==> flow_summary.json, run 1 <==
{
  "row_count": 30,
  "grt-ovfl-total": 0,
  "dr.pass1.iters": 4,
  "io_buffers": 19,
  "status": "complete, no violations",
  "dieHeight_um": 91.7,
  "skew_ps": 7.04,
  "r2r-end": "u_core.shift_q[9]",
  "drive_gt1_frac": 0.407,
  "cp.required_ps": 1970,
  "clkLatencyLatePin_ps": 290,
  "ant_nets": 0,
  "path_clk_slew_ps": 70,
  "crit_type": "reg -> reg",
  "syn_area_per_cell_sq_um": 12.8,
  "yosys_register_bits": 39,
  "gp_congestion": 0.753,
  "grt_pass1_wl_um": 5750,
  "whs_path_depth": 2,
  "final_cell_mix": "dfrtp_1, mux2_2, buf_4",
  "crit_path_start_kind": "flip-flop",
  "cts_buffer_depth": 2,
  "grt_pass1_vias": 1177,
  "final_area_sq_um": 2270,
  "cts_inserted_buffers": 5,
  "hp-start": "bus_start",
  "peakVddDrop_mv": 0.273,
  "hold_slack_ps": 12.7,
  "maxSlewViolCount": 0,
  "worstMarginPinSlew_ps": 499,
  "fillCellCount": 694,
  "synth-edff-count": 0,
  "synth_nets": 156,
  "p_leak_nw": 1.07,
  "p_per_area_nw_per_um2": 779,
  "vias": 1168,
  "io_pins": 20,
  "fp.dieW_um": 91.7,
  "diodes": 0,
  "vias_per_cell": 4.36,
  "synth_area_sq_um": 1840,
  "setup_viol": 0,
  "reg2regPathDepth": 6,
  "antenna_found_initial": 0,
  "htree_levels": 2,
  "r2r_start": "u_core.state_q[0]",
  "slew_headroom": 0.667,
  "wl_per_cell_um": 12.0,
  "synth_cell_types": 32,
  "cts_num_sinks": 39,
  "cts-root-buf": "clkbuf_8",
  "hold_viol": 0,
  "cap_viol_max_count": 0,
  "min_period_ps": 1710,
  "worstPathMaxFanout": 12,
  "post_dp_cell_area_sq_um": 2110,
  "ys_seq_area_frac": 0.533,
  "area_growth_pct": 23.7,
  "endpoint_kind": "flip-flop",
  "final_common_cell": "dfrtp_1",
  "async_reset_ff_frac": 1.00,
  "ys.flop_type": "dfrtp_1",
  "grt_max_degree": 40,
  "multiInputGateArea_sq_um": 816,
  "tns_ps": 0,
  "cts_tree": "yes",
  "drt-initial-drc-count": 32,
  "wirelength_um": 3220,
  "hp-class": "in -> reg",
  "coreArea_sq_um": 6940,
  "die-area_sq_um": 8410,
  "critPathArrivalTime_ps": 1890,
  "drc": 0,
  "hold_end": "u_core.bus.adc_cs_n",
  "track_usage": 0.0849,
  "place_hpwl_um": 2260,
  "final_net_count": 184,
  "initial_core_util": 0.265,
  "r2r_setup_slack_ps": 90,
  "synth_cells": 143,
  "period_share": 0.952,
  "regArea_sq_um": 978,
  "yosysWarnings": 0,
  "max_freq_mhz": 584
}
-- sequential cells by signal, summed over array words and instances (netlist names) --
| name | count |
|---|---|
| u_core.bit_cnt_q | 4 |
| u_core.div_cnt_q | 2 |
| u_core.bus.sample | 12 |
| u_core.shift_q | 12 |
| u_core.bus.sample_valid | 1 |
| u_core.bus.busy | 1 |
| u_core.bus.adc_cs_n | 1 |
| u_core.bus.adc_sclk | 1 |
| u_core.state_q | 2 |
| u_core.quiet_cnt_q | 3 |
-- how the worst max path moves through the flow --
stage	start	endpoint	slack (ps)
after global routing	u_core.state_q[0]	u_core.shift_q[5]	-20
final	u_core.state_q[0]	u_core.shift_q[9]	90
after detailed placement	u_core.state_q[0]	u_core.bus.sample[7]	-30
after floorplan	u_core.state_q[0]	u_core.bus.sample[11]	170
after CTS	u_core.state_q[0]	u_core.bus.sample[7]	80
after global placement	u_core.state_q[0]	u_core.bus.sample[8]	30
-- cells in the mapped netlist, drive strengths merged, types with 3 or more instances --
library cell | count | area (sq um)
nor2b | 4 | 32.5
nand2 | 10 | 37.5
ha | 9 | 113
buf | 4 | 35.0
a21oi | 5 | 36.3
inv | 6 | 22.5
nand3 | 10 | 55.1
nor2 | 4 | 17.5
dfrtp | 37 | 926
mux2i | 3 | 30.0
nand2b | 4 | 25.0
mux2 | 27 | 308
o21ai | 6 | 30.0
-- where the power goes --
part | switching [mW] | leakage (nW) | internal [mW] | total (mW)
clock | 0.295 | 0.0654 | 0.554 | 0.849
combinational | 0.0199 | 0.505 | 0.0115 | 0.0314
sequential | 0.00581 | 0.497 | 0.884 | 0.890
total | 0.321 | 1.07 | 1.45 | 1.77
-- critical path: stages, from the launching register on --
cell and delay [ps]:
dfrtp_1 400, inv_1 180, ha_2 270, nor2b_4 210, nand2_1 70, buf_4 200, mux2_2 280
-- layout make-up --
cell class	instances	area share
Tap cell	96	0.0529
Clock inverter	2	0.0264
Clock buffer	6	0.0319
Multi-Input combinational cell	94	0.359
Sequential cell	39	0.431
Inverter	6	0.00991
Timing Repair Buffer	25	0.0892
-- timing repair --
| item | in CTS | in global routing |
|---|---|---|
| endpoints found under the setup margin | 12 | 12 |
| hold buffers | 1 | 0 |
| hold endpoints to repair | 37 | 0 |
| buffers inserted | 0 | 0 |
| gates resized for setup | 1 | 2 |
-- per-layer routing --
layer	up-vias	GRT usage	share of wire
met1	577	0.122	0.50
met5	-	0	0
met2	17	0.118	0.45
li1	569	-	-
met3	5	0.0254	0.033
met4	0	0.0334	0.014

TASK DIRECTIONS:
Write the listing out again, exactly as it reads.

EXERCISE SOLUTION:
==> flow_summary.json, run 1 <==
{
  "row_count": 30,
  "grt-ovfl-total": 0,
  "dr.pass1.iters": 4,
  "io_buffers": 19,
  "status": "complete, no violations",
  "dieHeight_um": 91.7,
  "skew_ps": 7.04,
  "r2r-end": "u_core.shift_q[9]",
  "drive_gt1_frac": 0.407,
  "cp.required_ps": 1970,
  "clkLatencyLatePin_ps": 290,
  "ant_nets": 0,
  "path_clk_slew_ps": 70,
  "crit_type": "reg -> reg",
  "syn_area_per_cell_sq_um": 12.8,
  "yosys_register_bits": 39,
  "gp_congestion": 0.753,
  "grt_pass1_wl_um": 5750,
  "whs_path_depth": 2,
  "final_cell_mix": "dfrtp_1, mux2_2, buf_4",
  "crit_path_start_kind": "flip-flop",
  "cts_buffer_depth": 2,
  "grt_pass1_vias": 1177,
  "final_area_sq_um": 2270,
  "cts_inserted_buffers": 5,
  "hp-start": "bus_start",
  "peakVddDrop_mv": 0.273,
  "hold_slack_ps": 12.7,
  "maxSlewViolCount": 0,
  "worstMarginPinSlew_ps": 499,
  "fillCellCount": 694,
  "synth-edff-count": 0,
  "synth_nets": 156,
  "p_leak_nw": 1.07,
  "p_per_area_nw_per_um2": 779,
  "vias": 1168,
  "io_pins": 20,
  "fp.dieW_um": 91.7,
  "diodes": 0,
  "vias_per_cell": 4.36,
  "synth_area_sq_um": 1840,
  "setup_viol": 0,
  "reg2regPathDepth": 6,
  "antenna_found_initial": 0,
  "htree_levels": 2,
  "r2r_start": "u_core.state_q[0]",
  "slew_headroom": 0.667,
  "wl_per_cell_um": 12.0,
  "synth_cell_types": 32,
  "cts_num_sinks": 39,
  "cts-root-buf": "clkbuf_8",
  "hold_viol": 0,
  "cap_viol_max_count": 0,
  "min_period_ps": 1710,
  "worstPathMaxFanout": 12,
  "post_dp_cell_area_sq_um": 2110,
  "ys_seq_area_frac": 0.533,
  "area_growth_pct": 23.7,
  "endpoint_kind": "flip-flop",
  "final_common_cell": "dfrtp_1",
  "async_reset_ff_frac": 1.00,
  "ys.flop_type": "dfrtp_1",
  "grt_max_degree": 40,
  "multiInputGateArea_sq_um": 816,
  "tns_ps": 0,
  "cts_tree": "yes",
  "drt-initial-drc-count": 32,
  "wirelength_um": 3220,
  "hp-class": "in -> reg",
  "coreArea_sq_um": 6940,
  "die-area_sq_um": 8410,
  "critPathArrivalTime_ps": 1890,
  "drc": 0,
  "hold_end": "u_core.bus.adc_cs_n",
  "track_usage": 0.0849,
  "place_hpwl_um": 2260,
  "final_net_count": 184,
  "initial_core_util": 0.265,
  "r2r_setup_slack_ps": 90,
  "synth_cells": 143,
  "period_share": 0.952,
  "regArea_sq_um": 978,
  "yosysWarnings": 0,
  "max_freq_mhz": 584
}
-- sequential cells by signal, summed over array words and instances (netlist names) --
| name | count |
|---|---|
| u_core.bit_cnt_q | 4 |
| u_core.div_cnt_q | 2 |
| u_core.bus.sample | 12 |
| u_core.shift_q | 12 |
| u_core.bus.sample_valid | 1 |
| u_core.bus.busy | 1 |
| u_core.bus.adc_cs_n | 1 |
| u_core.bus.adc_sclk | 1 |
| u_core.state_q | 2 |
| u_core.quiet_cnt_q | 3 |
-- how the worst max path moves through the flow --
stage	start	endpoint	slack (ps)
after global routing	u_core.state_q[0]	u_core.shift_q[5]	-20
final	u_core.state_q[0]	u_core.shift_q[9]	90
after detailed placement	u_core.state_q[0]	u_core.bus.sample[7]	-30
after floorplan	u_core.state_q[0]	u_core.bus.sample[11]	170
after CTS	u_core.state_q[0]	u_core.bus.sample[7]	80
after global placement	u_core.state_q[0]	u_core.bus.sample[8]	30
-- cells in the mapped netlist, drive strengths merged, types with 3 or more instances --
library cell | count | area (sq um)
nor2b | 4 | 32.5
nand2 | 10 | 37.5
ha | 9 | 113
buf | 4 | 35.0
a21oi | 5 | 36.3
inv | 6 | 22.5
nand3 | 10 | 55.1
nor2 | 4 | 17.5
dfrtp | 37 | 926
mux2i | 3 | 30.0
nand2b | 4 | 25.0
mux2 | 27 | 308
o21ai | 6 | 30.0
-- where the power goes --
part | switching [mW] | leakage (nW) | internal [mW] | total (mW)
clock | 0.295 | 0.0654 | 0.554 | 0.849
combinational | 0.0199 | 0.505 | 0.0115 | 0.0314
sequential | 0.00581 | 0.497 | 0.884 | 0.890
total | 0.321 | 1.07 | 1.45 | 1.77
-- critical path: stages, from the launching register on --
cell and delay [ps]:
dfrtp_1 400, inv_1 180, ha_2 270, nor2b_4 210, nand2_1 70, buf_4 200, mux2_2 280
-- layout make-up --
cell class	instances	area share
Tap cell	96	0.0529
Clock inverter	2	0.0264
Clock buffer	6	0.0319
Multi-Input combinational cell	94	0.359
Sequential cell	39	0.431
Inverter	6	0.00991
Timing Repair Buffer	25	0.0892
-- timing repair --
| item | in CTS | in global routing |
|---|---|---|
| endpoints found under the setup margin | 12 | 12 |
| hold buffers | 1 | 0 |
| hold endpoints to repair | 37 | 0 |
| buffers inserted | 0 | 0 |
| gates resized for setup | 1 | 2 |
-- per-layer routing --
layer	up-vias	GRT usage	share of wire
met1	577	0.122	0.50
met5	-	0	0
met2	17	0.118	0.45
li1	569	-	-
met3	5	0.0254	0.033
met4	0	0.0334	0.014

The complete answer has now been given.